### TASK STATEMENT
Each line below from the one containing "synthesized netlist by" through the one containing "met3: 2.336 / 0 / 138" is to be given again exactly, and no line outside that span.

### MATERIAL FOR THIS TASK
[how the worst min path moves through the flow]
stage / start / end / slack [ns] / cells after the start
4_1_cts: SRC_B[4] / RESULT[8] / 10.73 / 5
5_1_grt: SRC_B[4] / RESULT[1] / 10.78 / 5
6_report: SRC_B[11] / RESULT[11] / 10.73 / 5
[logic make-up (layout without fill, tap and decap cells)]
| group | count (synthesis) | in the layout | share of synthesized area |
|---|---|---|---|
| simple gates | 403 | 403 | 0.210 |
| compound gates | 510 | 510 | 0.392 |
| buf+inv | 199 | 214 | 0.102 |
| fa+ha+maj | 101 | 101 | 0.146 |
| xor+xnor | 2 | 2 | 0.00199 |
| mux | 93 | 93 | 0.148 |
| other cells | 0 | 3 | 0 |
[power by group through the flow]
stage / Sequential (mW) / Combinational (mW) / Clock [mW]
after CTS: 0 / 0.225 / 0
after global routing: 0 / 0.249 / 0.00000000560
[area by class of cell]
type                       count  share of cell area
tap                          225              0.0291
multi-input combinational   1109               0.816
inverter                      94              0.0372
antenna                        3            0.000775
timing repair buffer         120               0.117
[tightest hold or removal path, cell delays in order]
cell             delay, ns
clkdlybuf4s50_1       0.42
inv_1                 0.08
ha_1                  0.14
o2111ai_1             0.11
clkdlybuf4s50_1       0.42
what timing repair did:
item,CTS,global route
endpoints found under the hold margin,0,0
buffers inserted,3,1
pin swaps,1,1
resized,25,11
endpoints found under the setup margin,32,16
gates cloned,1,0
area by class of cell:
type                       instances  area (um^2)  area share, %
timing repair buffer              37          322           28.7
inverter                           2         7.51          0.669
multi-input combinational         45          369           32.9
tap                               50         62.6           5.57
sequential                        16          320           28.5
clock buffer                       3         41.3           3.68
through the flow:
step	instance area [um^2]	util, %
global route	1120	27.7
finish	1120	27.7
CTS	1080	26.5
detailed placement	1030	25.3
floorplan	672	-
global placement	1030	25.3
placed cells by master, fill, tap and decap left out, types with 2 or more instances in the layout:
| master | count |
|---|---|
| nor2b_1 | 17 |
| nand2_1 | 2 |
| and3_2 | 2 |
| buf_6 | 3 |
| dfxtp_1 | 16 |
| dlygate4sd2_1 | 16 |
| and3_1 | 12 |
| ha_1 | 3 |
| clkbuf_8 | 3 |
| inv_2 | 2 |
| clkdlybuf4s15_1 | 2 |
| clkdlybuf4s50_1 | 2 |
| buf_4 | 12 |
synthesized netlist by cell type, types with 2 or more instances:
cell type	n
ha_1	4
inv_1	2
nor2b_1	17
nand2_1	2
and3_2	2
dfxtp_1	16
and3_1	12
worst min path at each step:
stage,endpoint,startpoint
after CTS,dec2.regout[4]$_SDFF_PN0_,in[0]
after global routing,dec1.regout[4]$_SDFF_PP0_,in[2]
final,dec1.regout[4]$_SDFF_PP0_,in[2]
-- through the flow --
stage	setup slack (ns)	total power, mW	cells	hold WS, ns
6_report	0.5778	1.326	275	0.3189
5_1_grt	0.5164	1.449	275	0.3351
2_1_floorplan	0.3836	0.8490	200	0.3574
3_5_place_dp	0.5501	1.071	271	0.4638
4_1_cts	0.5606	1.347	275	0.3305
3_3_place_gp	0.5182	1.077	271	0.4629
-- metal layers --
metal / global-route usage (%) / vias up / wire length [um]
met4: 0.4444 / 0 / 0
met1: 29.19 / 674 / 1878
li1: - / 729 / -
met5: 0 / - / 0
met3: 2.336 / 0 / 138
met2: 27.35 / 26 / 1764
**design/flow/config.mk**
```make
export PLATFORM = sky130hd
export DESIGN_NAME = neuron
export DESIGN_NICKNAME = neuron
export VERILOG_FILES = /design/flow/design.v
export SDC_FILE = /design/flow/constraint.sdc
export NUM_CORES = 4
export LEC_CHECK = 1
export CORE_UTILIZATION = 30
```
**design/flow/constraint.sdc**
```tcl
current_design neuron

set clk_period 14.6
set clk_io_pct 0.2

create_clock -name clk0 -period $clk_period

set non_clock_inputs [all_inputs -no_clocks]
set_input_delay [expr $clk_period * $clk_io_pct] -clock clk0 $non_clock_inputs
set_output_delay [expr $clk_period * $clk_io_pct] -clock clk0 [all_outputs]
```
**design/flow/design.v**
```verilog
module mycell #(
    parameter m=8,   
    parameter n=8,   
    parameter k=8   
)(
    input  signed [k-1:0] activation,
    input  signed[n-1:0] weigth,
    input  signed[k+n+$clog2(m)+1:0]sum_in,
    output signed[k+n+$clog2(m)+1:0] sum_out
);
assign sum_out = activation*weigth + sum_in;
endmodule
module neuron #(
    parameter m=1, 
    parameter n=8, 
    parameter k=8, 
    parameter b=8 
)(
    input  load_params,
    input  signed [m*k-1:0]activation,
    input  wire[m*n-1:0]weigth,
    input  wire [b:0]bias,
    output signed [n+k+$clog2(m)+1:0] out
);
wire  [n+k+$clog2(m)+1:0] sums[m:0];
reg signed[m*n-1:0] weigth_reg;
reg signed[b:0]bias_reg;
assign out = ($signed(sums[m])+$signed(bias_reg)<0) ? 0 :
              $signed(sums[m])+$signed(bias_reg);
assign sums[0] =0;
genvar gi;
generate
  for(gi=0; gi<m; gi=gi+1) begin
     mycell #(m,n,k)  mc (
                    .activation(activation[(gi)*k+:k]),
                    .weigth(weigth_reg[gi*n+:n]), 
                    .sum_in(sums[gi]), 
                    .sum_out(sums[gi+1])         
              );
  end
endgenerate
always @(load_params ) begin
      if(load_params) begin
          weigth_reg <= weigth;
          bias_reg   <= bias;
      end
  end
endmodule
```
**design/flow/run.sh**
```bash
#!/bin/bash
# OpenROAD 26Q1-2900-gdf79404cd8, Yosys 0.63+post, stock flow scripts
make -C /OpenROAD-flow-scripts/flow DESIGN_CONFIG=/design/flow/config.mk WORK_HOME=/design/flow/orfs finish
```
==> impl_metrics.sql <==
-- flow metrics import
INSERT INTO impl_metrics (metric_group, metric, value, unit) VALUES
('drt', 'drtAntennaViolNets', '0', ''),
('synthesis', 'post_synth_instance_area', '3430', 'µm²'),
('timing', 'hold_slack', '7340', 'ps'),
('timing', 'setup_tns_final', '0', 'ps'),
('drt', 'via_per_inst', '4.60', ''),
('clock_network', 'post-cts-setup-buffer-count', '0', ''),
('grt', 'gr-usage-all-layers', '0.115', ''),
('worst_setup_path', 'critPathArrivalTime', '8630', 'ps'),
('pwr', 'ir_worst_vdd', '110', 'µV'),
('floorplan', 'die_width', '109', 'µm'),
('job', 'drv_cap', '0', ''),
('timing', 'slew_headroom', '0.417', ''),
('worst_setup_path', 'cp_max_fo', '16', ''),
('synthesis', 'synthFlopType', 'sky130_fd_sc_hd__dlxtp_1', ''),
('synthesis', 'ys_types', '44', ''),
('timing', 'final_hold_viols', '0', ''),
('grt', 'grt_antenna_before_repair', '0', ''),
('timing', 'untimed_endpoints', '17', ''),
('synthesis', 'syn_inst', '369', ''),
('timing', 'fmaxAchievable', '86.6', 'MHz'),
('layout', 'layout.filler_cells', '1103', ''),
('worst_setup_path', 'critical_path.endpoint_type', 'output port', ''),
('timing', 'finalWorstPathRequiredPeriod', '11550', 'ps'),
('worst_setup_path', 'sort_of_element_at_the_start_of_the_critical_path', 'input pin', ''),
('layout', 'final_layout_size_suffix_gt1_frac', '0.0495', ''),
('synthesis', 'yosys-stat-cells', '369', ''),
('synthesis', 'synth_dominant_cell_count', 'sky130_fd_sc_hd__inv_1', ''),
('timing', 'fin_crit_sh', '0.791', ''),
('clock_network', 'gates_resized_cts_repair', '0', ''),
('drt', 'detailedRoute.firstIterationViolations', '66', ''),
('worst_setup_path', 'worst-endpoint-required', '11680', 'ps'),
('drt', 'post_drt_wl_per_cell', '11.5', 'µm'),
('placement', 'dp_hpwl', '5.56', 'mm'),
('floorplan', 'die-height', '109', 'µm'),
('synthesis', 'synth_chip_area', '3430', 'µm²'),
('layout', 'areaGrowthSynthToFinish', '15.7', '%'),
('synthesis', 'numSynthFlops', '17', ''),
('synthesis', 'ys_top_cells_by_area', 'sky130_fd_sc_hd__fa_1 39%, sky130_fd_sc_hd__ha_1 14%, sky130_fd_sc_hd__inv_1 9.1%', ''),
('timing', 'worst-slew-pin-transition', '875', 'ps'),
('synthesis', 'largest_area_cell', 'sky130_fd_sc_hd__fa_1', ''),
('placement', 'placed_instance_area', '3970', 'µm²'),
('pwr', 'p_leak', '0.00190', 'µW'),
('pwr', 'power_density', '202', 'nW/µm²'),
('floorplan', 'floorplan.io_pins', '44', ''),
('drt', 'route.antenna.diode_count', '0', ''),
('grt', 'gr-total-overflow', '0', ''),
('synthesis', 'ys.warnings.count', '1', ''),
('synthesis', 'synth_top_area_share', '0.385', ''),
('placement', 'io_buffer_count', '42', ''),
('timing', 'slew_viol_final', '0', ''),
('layout', 'ff_latch_area', '255', 'µm²'),
('timing', 'setup_viol', '0', ''),
('drt', 'drt_first_pass_iters', '4', ''),
('worst_setup_path', 'setup.worst_path.class', 'input pin to output port', ''),
('worst_hold_path', 'hold_path.class', 'input pin to output port', ''),
('drt', 'route.vias.total', '2501', ''),
('timing', 'grt_setup_unrepaired', 'no', ''),
('clock_network', 'holdBufCountCts', '0', ''),
('grt', 'grt_pass1_wl', '10.8', 'mm'),
('synthesis', 'synth_async_sr_flop_share', '0', ''),
('placement', 'globalplace.congestion', '0.859', ''),
('layout', 'layout.area.comb', '2800', 'µm²'),
('layout', 'largest_register_ffs', '9', ''),
('timing', 'register_pins_left_without_a_clock', '17', ''),
('run_status', 'status', 'completed', ''),
('floorplan', 'core', '11000', 'µm²'),
('synthesis', 'yosys-top-cells-count', '83 x sky130_fd_sc_hd__inv_1, 66 x sky130_fd_sc_hd__fa_1, 38 x sky130_fd_sc_hd__ha_1', ''),
('floorplan', 'design.die.area', '11900', 'µm²'),
('drt', 'drt_wl_total', '6.23', 'mm'),
('synthesis', 'avgSynthCellArea', '9.30', 'µm²'),
('synthesis', 'enable_flop_cells', '0', ''),
('grt', 'vias_in_the_first_global_route', '2474', ''),
('job', 'openroad.warnings', '32', ''),
('drt', 'post-route-drc-count', '0', ''),
('floorplan', 'core.rowCount', '38', ''),
('layout', 'layout.cell_area.non_filler', '3970', 'µm²'),
('floorplan', 'core_util_floorplan', '0.312', ''),
('grt', 'maximum_number_of_pins_on_one_net_before_global_route_repair', '18', '');
-- final timing paths --
path	start	end	slack, ps	cells past startpoint
min	activation[0]	out[0]	7340	5
max	activation[7]	out[8]	3050	18
-- final cells by class --
type / instances / share of cell area
flip-flops and latches: 17 / 0.0643
inverters: 84 / 0.0794
repair buffers: 43 / 0.108
multi-input cells: 260 / 0.704
well taps: 140 / 0.0441
-- logic make-up after synthesis --
| kind of cell | count (synthesis) | share of synthesized area |
|---|---|---|
| buf+inv | 93 | 0.112 |
| compound gates | 37 | 0.0810 |
| simple gates | 107 | 0.183 |
| fa+ha+maj | 104 | 0.524 |
| other cells | 1 | 0.00109 |
| xor+xnor | 10 | 0.0255 |
| latches | 17 | 0.0744 |
-- stage by stage --
step,total power (µW),utilization,worst slack [ps],instances
after global placement,812,0.361,3060,544
after detailed placement,816,0.361,3020,544
after floorplan,550,-,4630,370
after global routing,909,0.361,2730,544
after CTS,821,0.361,3000,544
final,804,0.361,3050,544
-- routing by layer --
layer	vias up	wire, µm	global-route usage
met5	-	0	0
met4	0	27	0.00386
met3	2	277	0.0189
met2	49	3260	0.197
met1	1238	2670	0.164
li1	1212	-	-
-- power by group --
group | total, µW | switching (µW) | internal (µW)
Combinational | 799 | 374 | 425
Clock | 0 | 0 | 0
Sequential | 4.81 | 1.52 | 3.29
-- layout by cell type (no fill, tap or decap), types with 2 or more instances in the layout --
cell / instances
sky130_fd_sc_hd__a21oi_1: 6
sky130_fd_sc_hd__a211oi_1: 3
sky130_fd_sc_hd__nor4_1: 5
sky130_fd_sc_hd__a21o_1: 2
sky130_fd_sc_hd__fa_1: 66
sky130_fd_sc_hd__nor3_2: 5
sky130_fd_sc_hd__dlxtp_1: 17
sky130_fd_sc_hd__and2b_2: 2
sky130_fd_sc_hd__nor2_1: 13
sky130_fd_sc_hd__o21a_1: 3
sky130_fd_sc_hd__xnor2_1: 8
sky130_fd_sc_hd__nand2b_1: 2
sky130_fd_sc_hd__nor3_1: 4
sky130_fd_sc_hd__nor3b_2: 5
sky130_fd_sc_hd__conb_1: 2
sky130_fd_sc_hd__xor2_1: 2
sky130_fd_sc_hd__inv_1: 83
sky130_fd_sc_hd__nand2_1: 31
sky130_fd_sc_hd__o21ai_2: 2
sky130_fd_sc_hd__clkdlybuf4s50_1: 42
sky130_fd_sc_hd__o21ai_0: 10
sky130_fd_sc_hd__a31oi_1: 2
sky130_fd_sc_hd__and2_1: 34
sky130_fd_sc_hd__ha_1: 38
-- critical path, cell delays in order --
cell and delay [ps]:
sky130_fd_sc_hd__clkdlybuf4s50_1 530, sky130_fd_sc_hd__and2_1 230, sky130_fd_sc_hd__fa_1 500, sky130_fd_sc_hd__inv_1 130
sky130_fd_sc_hd__fa_1 700, sky130_fd_sc_hd__inv_1 90, sky130_fd_sc_hd__fa_1 480, sky130_fd_sc_hd__inv_1 50
sky130_fd_sc_hd__fa_1 520, sky130_fd_sc_hd__inv_1 40, sky130_fd_sc_hd__ha_1 300, sky130_fd_sc_hd__ha_1 360
sky130_fd_sc_hd__nand4_1 120, sky130_fd_sc_hd__a21oi_1 170, sky130_fd_sc_hd__o21ai_2 90, sky130_fd_sc_hd__and4_1 450
sky130_fd_sc_hd__a2111oi_4 420, sky130_fd_sc_hd__clkdlybuf4s50_1 510
Power is estimated from default activity; no workload was simulated.
===== /design/flow/config.mk =====
export PLATFORM = sky130hd
export DESIGN_NAME = control_unit
export DESIGN_NICKNAME = control_unit
export VERILOG_FILES = /design/flow/design.v
export SDC_FILE = /design/flow/constraint.sdc
export NUM_CORES = 4
export LEC_CHECK = 1
export CORE_AREA = 10 10 81 81
export DIE_AREA = 0 0 91 91

===== /design/flow/constraint.sdc =====
current_design control_unit

set clk_period 2.2
set clk_io_pct 0.2

create_clock -name clk0 -period $clk_period [get_ports {clk}]

set non_clock_inputs [all_inputs -no_clocks]
set_input_delay [expr $clk_period * $clk_io_pct] -clock clk0 $non_clock_inputs
set_output_delay [expr $clk_period * $clk_io_pct] -clock clk0 [all_outputs]

===== /design/flow/design.v =====
module control_unit(
    ld_r0,
    ld_r1,
    ld_r2,
    ld_r3,
    ld_pc,
    inc_pc,
    sel_bus1_mux,
    sel_bus2_mux,
    ld_ir,
    ld_address_reg,
    ld_reg_y,
    ld_reg_z,
    write,
    instruction,
    zero,
    clk,
    clr
);
parameter DATAWIDTH = 8;
parameter opcode_size = 4;
parameter state_size = 4;
parameter src_size = 2;
parameter dest_size = 2;
parameter sel1_size = 3;
parameter sel2_size = 2;
parameter idle = 0;
parameter fetch1 = 1;
parameter fetch2 = 2;
parameter decode = 3;
parameter execute = 4;
parameter read1 = 5;
parameter read2 = 6;
parameter write1 = 7;
parameter write2 = 8;
parameter branch1 = 9;
parameter branch2 = 10;
parameter halt = 11;
parameter NOP = 0;
parameter ADD = 1;
parameter SUB = 2;
parameter AND = 3;
parameter NOT = 4;
parameter RD = 5;
parameter WR = 6;
parameter BR = 7;
parameter BRZ = 8;
parameter R0 = 0;
parameter R1 = 1;
parameter R2 = 2;
parameter R3 = 3;
output reg ld_r0, ld_r1, ld_r2, ld_r3, ld_pc, inc_pc, ld_ir, ld_address_reg, ld_reg_y, ld_reg_z, write;
output [sel1_size - 1:0] sel_bus1_mux;
output [sel2_size - 1:0] sel_bus2_mux;
input [DATAWIDTH - 1:0] instruction;
input zero, clk, clr;
reg [state_size - 1:0] state, next_state;
reg error_flag, sel_alu, sel_bus1, sel_mem, sel_r0, sel_r1, sel_r2, sel_r3, sel_pc;
wire [opcode_size - 1:0] opcode = instruction [DATAWIDTH - 1:DATAWIDTH - opcode_size];
wire [src_size - 1:0] src = instruction [src_size + dest_size - 1:dest_size];
wire [dest_size - 1:0] dest = instruction [dest_size - 1:0];
assign sel_bus1_mux [sel1_size - 1:0] = sel_r0 ? 0 : sel_r1 ? 1 : sel_r2 ? 2 : sel_r3 ? 3 : sel_pc ? 4 : 3'bx;
assign sel_bus2_mux [sel2_size - 1:0] = sel_alu ? 0 : sel_bus1 ? 1 : sel_mem ? 2 : 2'bx;
always @ (posedge clk or negedge clr)
begin
    if(!clr)
        state <= idle;
    else
        state <= next_state;
end
always @(state or opcode or src or dest or zero) begin
    sel_r0 = 0;
    sel_r0 = 0;
    sel_r0 = 0;
    sel_r0 = 0;
    sel_r0 = 0;
    ld_r0 = 0;
    ld_r1 = 0;
    ld_r2 = 0;
    ld_r3 = 0;
    ld_pc = 0;
    ld_ir = 0;
    ld_address_reg = 0;
    ld_reg_y = 0;
    ld_reg_z = 0;
    inc_pc = 0;
    sel_bus1 = 0;
    sel_alu = 0;
    sel_mem = 0;
    write = 0;
    error_flag = 0;
    next_state = state;
    case(state)
        idle: next_state = fetch1;
        fetch1: begin
            next_state = fetch2;
            sel_pc = 1;
            sel_bus1 = 1;
            ld_address_reg = 1;
        end
        fetch2: begin
            next_state = decode;
            sel_mem = 1;
            ld_ir = 1;
            inc_pc = 1;
        end
        decode: case (opcode)
                    NOP: next_state = fetch1;
                    ADD, SUB, AND: begin
                        next_state = execute;
                        sel_bus1 = 1;
                        ld_reg_y = 1;
                    case (src)
                        R0: sel_r0 = 1;
                        R1: sel_r1 = 1;
                        R2: sel_r2 = 1;
                        R3: sel_r3 = 1;
                        default: error_flag = 1;  
                    endcase
                    end
                    NOT: begin
                        next_state = fetch1;
                        ld_reg_z = 1;
                        sel_bus1 = 1;
                        sel_alu = 1;
                        case (src)
                        R0: sel_r0 = 1;
                        R1: sel_r1 = 1;
                        R2: sel_r2 = 1;
                        R3: sel_r3 = 1;
                        default: error_flag = 1;      
                        endcase
                    case (dest)
                        R0: ld_r0 = 1;
                        R1: ld_r1 = 1;
                        R2: ld_r2 = 1;
                        R3: ld_r3 = 1;
                        default: error_flag = 1;       
                    endcase
                    end
                    RD: begin
                        next_state = read1;
                        sel_pc = 1;
                        sel_bus1 = 1;
                        ld_address_reg = 1;
                    end
                    WR: begin
                        next_state = write1;
                        sel_pc = 1;
                        sel_bus1 = 1;
                        ld_address_reg = 1;
                    end
                    BR: begin
                        next_state = branch1;
                        sel_pc = 1;
                        sel_bus1 = 1;
                        ld_address_reg = 1;
                    end
                    BRZ: if(zero == 1) begin
                        next_state = branch1;
                        sel_pc = 1;
                        sel_bus1 = 1;
                        ld_address_reg = 1;
                    end
                    else begin
                        next_state = fetch1;
                        inc_pc = 1;
                    end
                    default: next_state = halt;
                endcase
        execute: begin
            next_state = fetch1;
            ld_reg_z = 1;
            sel_alu = 1;
            case(dest)
                R0: begin sel_r0 = 1; ld_r0 = 1; end
                R1: begin sel_r1 = 1; ld_r1 = 1; end
                R2: begin sel_r2 = 1; ld_r2 = 1; end
                R3: begin sel_r3 = 1; ld_r3 = 1; end
                default: error_flag = 1;
        endcase
        end
        read1: begin
            next_state = read2;
            sel_mem = 1;
            ld_address_reg = 1;
            inc_pc = 1;
        end
        write1: begin
            next_state = write2;
            sel_mem = 1;
            ld_address_reg = 1;
            inc_pc = 1;
        end 
        read2: begin
            next_state = fetch1;
            sel_mem = 1;
            case (dest)
                R0: ld_r0 = 1; 
                R1: ld_r1 = 1; 
                R2: ld_r2 = 1; 
                R3: ld_r3 = 1; 
                default: error_flag = 1;
            endcase
        end
        write2: begin
            next_state = fetch1;
            write = 1;
            case (src)
            R0: sel_r0 = 1;
            R1: sel_r1 = 1;
            R2: sel_r2 = 1;
            R3: sel_r3 = 1;
            default: error_flag = 1;  
            endcase
        end
        branch1: begin
            next_state = branch2;
            sel_mem = 1;
            ld_address_reg = 1;
        end
        branch2: begin
            next_state = fetch1;
            sel_mem = 1;
            ld_pc = 1;
        end
        halt: next_state = halt;
        default: next_state = idle;
endcase
end
endmodule   

===== /design/flow/run.sh =====
#!/bin/bash
# OpenROAD 26Q1-2900-gdf79404cd8, Yosys 0.63+post, stock flow scripts
make -C /OpenROAD-flow-scripts/flow DESIGN_CONFIG=/design/flow/config.mk WORK_HOME=/design/flow/orfs finish

==> flow_summary_export.csv <==
group,metric,value,unit
clock_tree,clockRootBuffer,"clkbuf_8",
detailed_routing,wl_per_cell,10.54,um
worst_setup_path,path_cells,"buf_4 > or3_4 > a31oi_4 > o31a_1 > clkdlybuf4s50_1",
worst_setup_path,arrival,1.75,ns
placed_design,dp.cells,157,
cells_and_area,fin_area,1070,um2
global_routing,grt_start_max_net_pins,12,
power_and_ir_drop,cellPowerDensity,506.4,nW/um2
sta,setup_viol,0,
worst_setup_path,worstSetupStartpointType,"input pin",
hold_path,hold_end,"state[4]$_DFF_PN0_",
hold_path,hp-start,"state[7]$_DFF_PN0_",
synth,synthCells,55,
worst_setup_path,worstSetupPathType,"input pin to output pin",
worst_setup_path,reg2reg_slack,0.82,ns
cells_and_area,top_register,"state",
clock_tree,cts_sinks,11,
worst_setup_path,critPathMaxFanout,7,
cells_and_area,largest_register_ff_count,11,
detailed_routing,first_iter_violations,5,
flow_run,warnings,27,
global_routing,overflow,0,
cells_and_area,drive_gt1_share,36.73,%
placed_design,placed_cell_area,957.2,um2
synth,synthDistinctLibCells,25,
detailed_routing,via_count,553,
power_and_ir_drop,peakVddDrop,0.0003690,V
placed_design,hpwl,1.479,mm
synth,synth_area,555.5,um2
detailed_routing,route.detailed.drc,0,
detailed_routing,first_pass_iters,3,
clock_tree,cts-htree-levels,1,
worst_setup_path,worst_r2r_startpoint,"state[2]$_DFF_PN0_",
sta,finalCriticalPeriod,2.195,ns
cells_and_area,fin_cells,165,
synth,ff_type,"dfrtp_1",
detailed_routing,wirelength,1.739,mm
worst_setup_path,required,1.76,ns
clock_tree,clk_pin_slew,0.05,ns
detailed_routing,ant_nets,0,
clock_tree,clk_latency,0.23,ns
floorplan,fp-row-count,25,
floorplan,fp.dieW,91,um
global_routing,grt_first_pass_wirelength,2.877,mm
clock_tree,ctsHoldBuffers,0,
worst_setup_path,slowest_stage,"clkdlybuf4s50_1",
global_routing,track_usage,4.243,%
global_routing,grt_pass1_vias,593,
power_and_ir_drop,leakage,0.4969,nW
synth,ys_seq_share,49.77,%
hold_path,whs_path_depth,0,
power_and_ir_drop,totalPowerFinal,0.5417,mW
clock_tree,cts_buffer_depth,2,
synth,yosysCellCount,55,
worst_setup_path,end_kind,"output pin",
cells_and_area,reg_top3,"state: 11 flops",
worst_setup_path,r2r_end,"state[6]$_DFF_PN0_",
worst_setup_path,reg2reg_depth,2,
worst_setup_path,startpoint,"instruction[4]",
floorplan,fp_util,11.53,%
clock_tree,cts_tree,"done",
floorplan,fp.dieH,91,um
worst_setup_path,slowest_delay,0.46,ns
hold_path,hold_class,"flip-flop to flip-flop",
synth,yosysWarnings,1,
cells_and_area,syn2layout_area_growth,92.57,%
sta,finalHoldViolCount,0,
clock_tree,numCtsBuffers,3,
synth,ys.flops,11,
synth,ys_area,555.5,um2
sta,fmax,455.6,MHz
floorplan,io_pins,27,
synth,syn_area_per_cell,10.10,um2
sta,clock-skew-final,0.003231,ns
sta,rsz0062_at_grt,"yes",
floorplan,core,4817,um2
outcome,status,"completed",
flow_run,cap_viol_max_count,0,
cells_and_area,final.fill_count,532,
placed_design,port_buffers,24,
global_routing,antenna_found_initial,0,
detailed_routing,num_antenna_cells,0,
sta,maxSlewViolCount,0,
sta,min_period_over_period,99.77,%
detailed_routing,viasPerCell,3.352,
synth,synth-edff-count,0,
placed_design,gp_congestion,0.7844,
synth,ys_async_sr_fraction,100.0,%
floorplan,die-area,8281,um2
[final cells by class]
class                           count  area, um2  area share (%)
Clock buffer                        4      45.04           4.211
Timing Repair Buffer               40      347.8           32.51
Sequential cell                    11      276.5           25.85
Tap cell                           67      83.83           7.836
Multi-Input combinational cell     41      309.0           28.89
Inverter                            2      7.507          0.7018
[logic make-up (layout without fill, tap and decap cells)]
logic type	count (synthesis)	in the layout	share of synthesized area, %
flip-flops	11	11	49.78
AND-OR/OR-AND	13	13	18.92
buffers and inverters	5	46	4.954
other	1	3	0.6750
AND/OR/NAND/NOR	25	25	25.68
[worst max path at each step]
stage     cells after the start  slack, ns               to
5_1_grt                       5      -0.03  sel_bus1_mux[0]
4_1_cts                       5     -0.001  sel_bus1_mux[0]
6_report                      5      0.005  sel_bus1_mux[0]
[critical path, delay by kind of cell]
family                 cells  cell delay, ns
AND/OR/NAND/NOR            1            0.40
AND-OR/OR-AND              2            0.30
buffers and inverters      2            0.60
[power by group]
part / internal [mW] / switching [mW] / leakage (nW)
combinational: 0.0781 / 0.0470 / 0.335
clock: 0.126 / 0.0650 / 0.0228
sequential: 0.214 / 0.0112 / 0.139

### SOLUTION FOR THIS EXERCISE
synthesized netlist by cell type, types with 2 or more instances:
cell type	n
ha_1	4
inv_1	2
nor2b_1	17
nand2_1	2
and3_2	2
dfxtp_1	16
and3_1	12
worst min path at each step:
stage,endpoint,startpoint
after CTS,dec2.regout[4]$_SDFF_PN0_,in[0]
after global routing,dec1.regout[4]$_SDFF_PP0_,in[2]
final,dec1.regout[4]$_SDFF_PP0_,in[2]
-- through the flow --
stage	setup slack (ns)	total power, mW	cells	hold WS, ns
6_report	0.5778	1.326	275	0.3189
5_1_grt	0.5164	1.449	275	0.3351
2_1_floorplan	0.3836	0.8490	200	0.3574
3_5_place_dp	0.5501	1.071	271	0.4638
4_1_cts	0.5606	1.347	275	0.3305
3_3_place_gp	0.5182	1.077	271	0.4629
-- metal layers --
metal / global-route usage (%) / vias up / wire length [um]
met4: 0.4444 / 0 / 0
met1: 29.19 / 674 / 1878
li1: - / 729 / -
met5: 0 / - / 0
met3: 2.336 / 0 / 138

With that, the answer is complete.